# Saved entries
──────────────────────────────

`src/rtl/ledmtx_pkg.sv`:
```
// ledmtx_pkg: shared HUB75 panel geometry and monitor record layout
package ledmtx_pkg;
  localparam int COLS = 32;
  localparam int ROWW = 3;
  localparam int ONW = 16;
  localparam int COLW = $clog2(COLS);
  localparam int RGB_W = 6;
  localparam int ON_LSB = 0;
  localparam int RGB_LSB = ON_LSB + ONW;
  localparam int COL_LSB = RGB_LSB + RGB_W;
  localparam int ROW_LSB = COL_LSB + COLW;
  localparam int REC_W = ROW_LSB + ROWW;
  typedef enum logic {EMIT_IDLE, EMIT_SEND} emit_state_t;
endpackage

```
`src/rtl/sync_ff.sv`:
```
// sync_ff: parameterized-width two-flop synchronizer
module sync_ff #(
  parameter int W = 1
) (
  input  logic         clk,
  input  logic         rst,
  input  logic [W-1:0] d,
  output logic [W-1:0] q
);
  logic [W-1:0] meta;
  // two-stage capture of the asynchronous pins
  always_ff @(posedge clk or posedge rst)
    if (rst) {q, meta} <= '0;
    else {q, meta} <= {meta, d};
endmodule

```
`src/rtl/ledmtx_mon.sv`:
```
// ledmtx_mon: rebuilds latched HUB75 rows from panel pins and streams them as records
module ledmtx_mon import ledmtx_pkg::*; #(
  parameter int COLS = ledmtx_pkg::COLS,
  parameter int ROWW = ledmtx_pkg::ROWW,
  parameter int ONW = ledmtx_pkg::ONW,
  parameter bit OE_ACTIVE_LOW = 1'b1,
  localparam int COLW = $clog2(COLS),
  localparam int DW = ROWW + COLW + 6 + ONW
) (
  input  logic            clk,
  input  logic            rst,
  input  logic [ROWW-1:0] rowaddr,
  input  logic            sclk,
  input  logic            lat,
  input  logic            oe,
  input  logic            r1,
  input  logic            g1,
  input  logic            b1,
  input  logic            r2,
  input  logic            g2,
  input  logic            b2,
  output logic            m_valid,
  input  logic            m_ready,
  output logic [DW-1:0]   m_data,
  output logic            m_last,
  input  logic            sts_clr,
  output logic            ovf,
  output logic            shift_err
);
  localparam int PW = ROWW + 9;
  localparam int ECW = $clog2(COLS + 2);
  logic [PW-1:0] pin_s, pin_p;
  logic sclk_q, lat_q;
  logic [COLS-1:0][5:0] sr, pend_sr, emit_sr;
  logic [ECW-1:0] ecnt;
  logic [ONW-1:0] ontime, emit_on;
  logic [ROWW-1:0] pend_row, emit_row;
  logic [COLW-1:0] col;
  logic pend_v;
  emit_state_t state;
  sync_ff #(.W(PW)) u_sync (
    .clk(clk),
    .rst(rst),
    .d({rowaddr, sclk, lat, oe, r1, g1, b1, r2, g2, b2}),
    .q(pin_s)
  );
  wire [ROWW-1:0] row_p = pin_p[PW-1 -: ROWW];
  wire [5:0] rgb_p = pin_p[5:0];
  wire sclk_rise = pin_p[8] & ~sclk_q;
  wire lat_rise = pin_p[7] & ~lat_q;
  wire on_act = OE_ACTIVE_LOW ? ~pin_p[6] : pin_p[6];
  wire last_col = col == COLW'(COLS - 1);
  wire ovf_set = lat_rise && pend_v && state == EMIT_SEND;
  wire serr_set = lat_rise && ecnt != ECW'(COLS);
  assign m_data = {emit_row, col, emit_sr[col], emit_on};
  assign m_last = m_valid && last_col;
  // edge pipeline, column shifter, shift-edge and on-time counters
  always_ff @(posedge clk or posedge rst)
    if (rst) begin
      pin_p <= '0;
      sclk_q <= 1'b0;
      lat_q <= 1'b0;
      sr <= '0;
      ecnt <= '0;
      ontime <= '0;
    end else begin
      pin_p <= pin_s;
      sclk_q <= pin_p[8];
      lat_q <= pin_p[7];
      if (sclk_rise) sr <= {sr[COLS-2:0], rgb_p};
      ecnt <= lat_rise ? '0 : (sclk_rise && ecnt != ECW'(COLS + 1)) ? ecnt + 1'b1 : ecnt;
      ontime <= lat_rise ? '0 : (on_act && ontime != '1) ? ontime + 1'b1 : ontime;
    end
  // pending snapshot on latch, hand-off to the emitter and word sequencing
  always_ff @(posedge clk or posedge rst)
    if (rst) begin
      pend_v <= 1'b0;
      pend_row <= '0;
      pend_sr <= '0;
      emit_row <= '0;
      emit_sr <= '0;
      emit_on <= '0;
      col <= '0;
      m_valid <= 1'b0;
      state <= EMIT_IDLE;
    end else begin
      if (lat_rise) begin
        pend_v <= 1'b1;
        pend_row <= row_p;
        pend_sr <= sr;
      end
      if (lat_rise && pend_v && state == EMIT_IDLE) begin
        emit_row <= pend_row;
        emit_sr <= pend_sr;
        emit_on <= ontime;
        col <= '0;
        m_valid <= 1'b1;
        state <= EMIT_SEND;
      end else if (state == EMIT_SEND && m_ready) begin
        col <= last_col ? '0 : col + 1'b1;
        if (last_col) begin
          m_valid <= 1'b0;
          state <= EMIT_IDLE;
        end
      end
    end
  // sticky status flags; a same-cycle set beats the clear
  always_ff @(posedge clk or posedge rst)
    if (rst) {ovf, shift_err} <= 2'b00;
    else begin
      ovf <= ovf_set | (ovf & ~sts_clr);
      shift_err <= serr_set | (shift_err & ~sts_clr);
    end
endmodule

```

──────────────────────────────

# THE PROBLEM
If a line contains the word "COLS", it counts; please state how many such lines the records above have, and nothing more.

# TASK RESPONSE
10